Analysts and institutional investors may participate in the conference call by dialing 877-718-5099 (U.S./Canada) or 719-325-4807 (International/Local) and referencing the conference call by ID number 4378089.  The general public may access the conference call using a toll-free phone line by dialing 877-723-9502 (U.S./Canada) or 719-325-4838 (International/Local), or via simultaneous webcast on the Internet using the following link:
 http://ir.kratosdefense.com/eventdetail.cfm?eventid=65913 This link can also be found on the Kratos corporate web site at http://www.kratosdefense.com.
A replay of the webcast will be available on the Kratos web site approximately two hours after the conclusion of the conference call.
 

 
About Kratos Defense & Security Solutions
Kratos Defense & Security Solutions, Inc. (Nasdaq: KTOS) provides mission critical engineering, IT services and war fighter solutions for the U.S. federal government and for state and local agencies. Principal services include C4ISR, weapon systems sustainment, military weapon range operations and technical services, network engineering services, information assurance and cybersecurity solutions, security and surveillance systems, and critical infrastructure design and integration. The Company is headquartered in San Diego, California, with resources located throughout the U.S. and at key strategic military locations. News and information are available at www.KratosDefense.com.

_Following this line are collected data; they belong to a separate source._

===== config.mk =====
export PLATFORM = sky130hd
export DESIGN_NAME = vpc_perf_counter
export DESIGN_NICKNAME = d
export VERILOG_FILES = /design/src/rtl/vpc_pkg.sv /design/src/rtl/vpc_class_decode.sv /design/src/rtl/vpc_lane_count.sv /design/src/rtl/vpc_accum.sv /design/src/rtl/vpc_perf_counter.sv
export SDC_FILE = /design/constraint.sdc
export NUM_CORES = 1
export LEC_CHECK = 0
export BUFFER_PORTS_ARGS = -buffer_cell sky130_fd_sc_hd__buf_2
export CORE_MARGIN = 3
export CORE_UTILIZATION = 35
export DETAILED_ROUTE_END_ITERATION = 16
export GPL_ROUTABILITY_DRIVEN = 0
export GPL_TIMING_DRIVEN = 0
export PLACE_DENSITY = 0.5
export SYNTH_ARGS = -nofsm -noshare
export SYNTH_HDL_FRONTEND = slang
export SYNTH_SLANG_ARGS = --single-unit

===== constraint.sdc =====
create_clock -name clk -period 5.5 [get_ports clk]
set_clock_uncertainty 0.15 [all_clocks]
set_input_delay 0.275 -clock clk [delete_from_list [all_inputs] [get_ports clk]]
set_output_delay 0.275 -clock clk [all_outputs]
set_load 0.05 [all_outputs]

===== src/rtl/vpc_pkg.sv =====
package vpc_pkg;

    localparam int CLS_W = 5;
    localparam int LAT_W = 5;

    typedef enum logic [CLS_W-1:0] {
        CLS_ALLTRUE = 5'd0,
        CLS_LOAD    = 5'd1,
        CLS_STORE   = 5'd2,
        CLS_SET     = 5'd3,
        CLS_BCAST   = 5'd4,
        CLS_IALU    = 5'd5,
        CLS_IMUL    = 5'd6,
        CLS_IDIV    = 5'd7,
        CLS_FARITH  = 5'd8,
        CLS_FSIMPLE = 5'd9,
        CLS_FDIV    = 5'd10,
        CLS_FSQRT   = 5'd11,
        CLS_SHUF    = 5'd12,
        CLS_CMP     = 5'd13,
        CLS_MASKOP  = 5'd14
    } vpc_cls_e;

    typedef struct packed {
        logic             known;
        logic             records;
        logic             masked;
        logic [LAT_W-1:0] latency;
    } vpc_cls_info_t;

    typedef enum logic [0:0] {
        ST_CLEAN = 1'b0,
        ST_FAULT = 1'b1
    } vpc_state_e;

endpackage


===== src/rtl/vpc_class_decode.sv =====
module vpc_class_decode
    import vpc_pkg::*;
(
    input  logic [CLS_W-1:0] cls_i,
    output vpc_cls_info_t    info_o
);

    // Fixed per-class charge: instruction latency, not issue throughput.
    always_comb begin
        info_o = '{known: 1'b1, records: 1'b1, masked: 1'b1, latency: '0};
        unique case (cls_i)
            CLS_ALLTRUE: begin
                info_o.records = 1'b0;
                info_o.latency = LAT_W'(0);
            end
            CLS_LOAD:    info_o.latency = LAT_W'(7);
            CLS_STORE:   info_o.latency = LAT_W'(4);
            CLS_SET: begin
                info_o.masked  = 1'b0;
                info_o.latency = LAT_W'(1);
            end
            CLS_BCAST:   info_o.latency = LAT_W'(3);
            CLS_IALU:    info_o.latency = LAT_W'(1);
            CLS_IMUL:    info_o.latency = LAT_W'(3);
            CLS_IDIV:    info_o.latency = LAT_W'(20);
            CLS_FARITH:  info_o.latency = LAT_W'(4);
            CLS_FSIMPLE: info_o.latency = LAT_W'(1);
            CLS_FDIV:    info_o.latency = LAT_W'(11);
            CLS_FSQRT:   info_o.latency = LAT_W'(14);
            CLS_SHUF:    info_o.latency = LAT_W'(5);
            CLS_CMP:     info_o.latency = LAT_W'(3);
            CLS_MASKOP: begin
                info_o.masked  = 1'b0;
                info_o.latency = LAT_W'(1);
            end
            default: begin
                info_o.known   = 1'b0;
                info_o.records = 1'b0;
                info_o.latency = LAT_W'(0);
            end
        endcase
    end

endmodule


===== src/rtl/vpc_lane_count.sv =====
module vpc_lane_count #(
    parameter int LANES = 4,
    localparam int CW   = $clog2(LANES + 1)
) (
    input  logic [LANES-1:0] mask_i,
    input  logic             masked_i,
    output logic [CW-1:0]    lanes_o
);

    logic [CW-1:0] partial [LANES+1];

    assign partial[0] = '0;

    generate
        for (genvar g = 0; g < LANES; g++) begin : g_pop
            assign partial[g+1] = partial[g] + CW'(mask_i[g]);
        end
    endgenerate

    assign lanes_o = masked_i ? partial[LANES] : CW'(LANES);

endmodule


===== src/rtl/vpc_accum.sv =====
module vpc_accum #(
    parameter int W     = 64,
    parameter int INC_W = 5
) (
    input  logic             clk,
    input  logic             rst_n,
    input  logic             clr_i,
    input  logic             en_i,
    input  logic [INC_W-1:0] inc_i,
    output logic [W-1:0]     total_o
);

    // Modular add: overflow wraps with no flag.
    always_ff @(posedge clk or negedge rst_n) begin
        if (!rst_n) begin
            total_o <= '0;
        end else if (clr_i) begin
            total_o <= '0;
        end else if (en_i) begin
            total_o <= total_o + W'(inc_i);
        end
    end

endmodule


===== src/rtl/vpc_perf_counter.sv =====
module vpc_perf_counter
    import vpc_pkg::*;
#(
    parameter int LANES = 4,
    parameter int CNT_W = 64
) (
    input  logic             clk,
    input  logic             rst_n,
    input  logic             clr_i,
    input  logic             ev_valid_i,
    input  logic [4:0]       ev_class_i,
    input  logic [LANES-1:0] ev_mask_i,
    input  logic [1:0]       rd_addr_i,
    output logic [CNT_W-1:0] rd_data_o,
    output logic             err_o
);

    localparam int LCNT_W = $clog2(LANES + 1);

    vpc_cls_info_t     info;
    logic [LCNT_W-1:0] lane_inc;
    logic              take;
    logic              bad_evt;
    logic [CNT_W-1:0]  instr_total;
    logic [CNT_W-1:0]  lane_total;
    logic [CNT_W-1:0]  lat_total;
    vpc_state_e        state_q;
    vpc_state_e        state_d;

    vpc_class_decode u_dec (
        .cls_i  (ev_class_i),
        .info_o (info)
    );

    vpc_lane_count #(.LANES(LANES)) u_pop (
        .mask_i   (ev_mask_i),
        .masked_i (info.masked),
        .lanes_o  (lane_inc)
    );

    // Clear outranks any same-cycle event.
    assign take    = ev_valid_i && !clr_i && info.known && info.records;
    assign bad_evt = ev_valid_i && !clr_i && !info.known;

    vpc_accum #(.W(CNT_W), .INC_W(1)) u_instr (
        .clk     (clk),
        .rst_n   (rst_n),
        .clr_i   (clr_i),
        .en_i    (take),
        .inc_i   (1'b1),
        .total_o (instr_total)
    );

    vpc_accum #(.W(CNT_W), .INC_W(LCNT_W)) u_lanes (
        .clk     (clk),
        .rst_n   (rst_n),
        .clr_i   (clr_i),
        .en_i    (take),
        .inc_i   (lane_inc),
        .total_o (lane_total)
    );

    vpc_accum #(.W(CNT_W), .INC_W(LAT_W)) u_lat (
        .clk     (clk),
        .rst_n   (rst_n),
        .clr_i   (clr_i),
        .en_i    (take),
        .inc_i   (info.latency),
        .total_o (lat_total)
    );

    // Fault controller: state register.
    always_ff @(posedge clk or negedge rst_n) begin
        if (!rst_n) begin
            state_q <= ST_CLEAN;
        end else begin
            state_q <= state_d;
        end
    end

    // Fault controller: next state and outputs.
    always_comb begin
        state_d = state_q;
        err_o   = 1'b0;
        unique case (state_q)
            ST_CLEAN: begin
                if (bad_evt) begin
                    state_d = ST_FAULT;
                end
            end
            ST_FAULT: begin
                err_o = 1'b1;
            end
            default: begin
                state_d = ST_CLEAN;
            end
        endcase
    end

    always_comb begin
        unique case (rd_addr_i)
            2'd0:    rd_data_o = instr_total;
            2'd1:    rd_data_o = lane_total;
            2'd2:    rd_data_o = lat_total;
            default: rd_data_o = '0;
        endcase
    end

endmodule


# [Word level (Yosys, flattened, before mapping)]
# Cells that the tools add are included.
[op_classes] addsub=6 eq_ne=16 muxes=14 n_reduce_logical=15
[op_table] operator="64-bit two-way mux" n=6
[op_table] operator="64-bit case mux with 3 select lines" n=1
[op_table] operator="64-bit by 1-bit adder with 64-bit output (second input constant)" n=1
[op_table] operator="64-bit by 3-bit adder with 64-bit output" n=1
[op_table] operator="64-bit by 5-bit adder with 64-bit output" n=1
[op_table] operator="5-bit case mux with 8 select lines" n=1
[op_table] operator="5-bit by 4-bit == test with 1-bit output (second input constant)" n=7
[op_table] operator="5-bit by 3-bit == test with 1-bit output (second input constant)" n=4
[op_table] operator="15-bit OR reduction" n=1
[op_table] operator="14-bit OR reduction" n=1
[op_table] operator="5-bit by 2-bit == test with 1-bit output (second input constant)" n=2
[op_table] operator="3-bit by 1-bit adder with 3-bit output" n=2
[op_table] operator="5-bit by 1-bit == test with 1-bit output (second input constant)" n=1
[op_table] operator="5-bit zero test" n=1
[op_table] operator="1-bit two-way mux" n=5
[op_table] operator="1-bit logical AND" n=4
[op_table] operator="2-bit OR reduction" n=2
[op_table] operator="4-bit OR reduction" n=1
[op_table] operator="3-bit two-way mux" n=1
[op_table] operator="3-bit OR reduction" n=1
[op_table] operator="1-bit by 1-bit adder with 2-bit output" n=1
[op_table] operator="2-bit by 1-bit == test with 1-bit output (second input constant)" n=1
[op_table] operator="2-bit == test (second input constant)" n=1
[op_table] operator="1-bit zero test" n=2
[op_table] operator="2 further kinds" n=2
[totals] register_bits=193 input_bits=15 elab_cells=55

# [Logic depth before layout (Yosys ltp)]
# Gate-level depths: netlist of run 1.
[depth] ltp_word=7 mapped_depth=15 ltp_nobuf=12

# [By module]
# A second synthesis of run 1 with hierarchy kept.
[hier_totals] cells_unflattened=1362 hier_area_um2=12468.2
[modules_own_cells] mod="vpc_accum (u_lat)" n_inst=1 cells_each=396 area_each_um2=3711.1
[modules_own_cells] mod="vpc_accum (u_instr)" n_inst=1 cells_each=391 area_each_um2=3568.4
[modules_own_cells] mod="vpc_accum (u_lanes)" n_inst=1 cells_each=379 area_each_um2=3447.1
[modules_own_cells] mod="vpc_perf_counter" n_inst=1 cells_each=156 area_each_um2=1461.4
[modules_own_cells] mod="vpc_class_decode" n_inst=1 cells_each=29 area_each_um2=197.7
[modules_own_cells] mod="vpc_lane_count" n_inst=1 cells_each=11 area_each_um2=82.6

# [Worst setup path after synthesis of run 1]
# OpenSTA, ideal clock, no wires.
[synth_timing] path_kind="input port to flip-flop" start="in ev_mask_i[0]" end="reg u_lanes.total_o[37]" setup_ns=0.078 arrival_ns=3.032 t_required_ns=5.272 slack_ns=2.240 cell_stages=14 path_cell_list="ha_1 > inv_1 > fa_1 > inv_1 > ha_1 > and2_1 > ha_1 > and3_1 > nor2_1 > or3_1 > clkbuf_1 > clkbuf_1 > or4_1 > a21oi_1"
[synth_via] elab_chain_cells=7
[synth_lines] item="from (decl)" line="vpc_perf_counter.sv:12" text="input logic [LANES-1:0] ev_mask_i,"
[synth_lines] item="1-bit by 1-bit adder with 2-bit output" line="vpc_lane_count.sv:16" text="assign partial[g+1] = partial[g] + CW'(mask_i[g]);"
[synth_lines] item="3-bit by 1-bit adder with 3-bit output (2 in a row)" line="vpc_lane_count.sv:16"
[synth_lines] item="3-bit two-way mux" line="vpc_lane_count.sv:20" text="assign lanes_o = masked_i ? partial[LANES] : CW'(LANES);"
[synth_lines] item="64-bit by 3-bit adder with 64-bit output" line="vpc_accum.sv:20" text="total_o <= total_o + W'(inc_i);"
[synth_lines] item="64-bit two-way mux" line="vpc_accum.sv:19" text="end else if (en_i) begin"
[synth_lines] item="64-bit two-way mux" line="vpc_accum.sv:17" text="end else if (clr_i) begin"
[synth_lines] item="to (signal assigned)" line="vpc_accum.sv:20"
[synth_lines] item="to (decl)" line="vpc_accum.sv:10" text="output logic [W-1:0] total_o"
# No other way between the ends. The select of a mux whose other input is x is not followed.
# A chain may end at the register's enable or synchronous reset.

# [Worst setup path in the final report of run 1]
[layout_timing] start="in ev_class_i[3]" end="reg u_lat.total_o[40]"
[layout_via] elab_chain_cells=6
[layout_lines] item="from (decl)" line="vpc_perf_counter.sv:11" text="input logic [4:0] ev_class_i,"
[layout_lines] item="5-bit by 2-bit == test with 1-bit output (tied with other cells)" line="vpc_class_decode.sv:11" text="unique case (cls_i)"
[layout_lines] item="4-bit OR reduction (no line) (tied with other cells)"
[layout_lines] item="5-bit case mux with 8 select lines or 1-bit two-way mux (tied branches)" line="vpc_class_decode.sv:11"
[layout_lines] item="64-bit by 5-bit adder with 64-bit output or 1-bit logical AND (tied branches)" line="vpc_accum.sv:20, vpc_perf_counter.sv:42"
[layout_lines] item="64-bit two-way mux or 1-bit logical AND (tied branches)" line="vpc_accum.sv:19, vpc_perf_counter.sv:42"
[layout_lines] item="64-bit two-way mux or 2-bit nonzero test (tied branches)"
[layout_lines] item="to (signal assigned)" line="vpc_accum.sv:20"
[layout_lines] item="to (decl)" line="vpc_accum.sv:10"
# Several ways; a longest one is shown, not always the timed one. The select of a mux whose other input is x is not followed.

Notice Regarding Forward-Looking Statements
This news release contains certain forward-looking statements including, without limitation, expressed or implied statements concerning the Company's expectations regarding the improvement of profitability and cash flow resulting from divestiture or exit of portions of acquired businesses, the anticipated sale of the other two businesses and anticipated aggregate cash proceeds from the sale of these businesses. Such statements are only predictions, and the Company's actual results may differ materially. Factors that may cause the Company's results to differ include, but are not limited to: risks that the costs associated with the divestitures will be higher than anticipated; risks that the sale of these businesses will not be consummated or will result in lower proceeds to the Company; risks that the integration of SYS or Digital Fusion will prove more costly, take more time, or be more distracting than currently anticipated; risks of adverse regulatory action or litigation; failure to ultimately settle ongoing litigation; risks associated with debt leverage; risks that changes or cutbacks in spending by the U.S. Department of Defense may occur, which could cause delays or cancellations of key government contracts; failure to successfully consummate acquisitions or integrate acquired operations and competition in the marketplace which could reduce revenues and profit margins. The Company undertakes no obligation to update any forward-looking statements. These and other risk factors are more fully discussed in the Company's Annual Report on Form 10-K for the period ended December 31, 2007, the Company's Quarterly Report on Form 10-Q for the period ended September 28, 2008, and in other filings made with the Securities and Exchange Commission.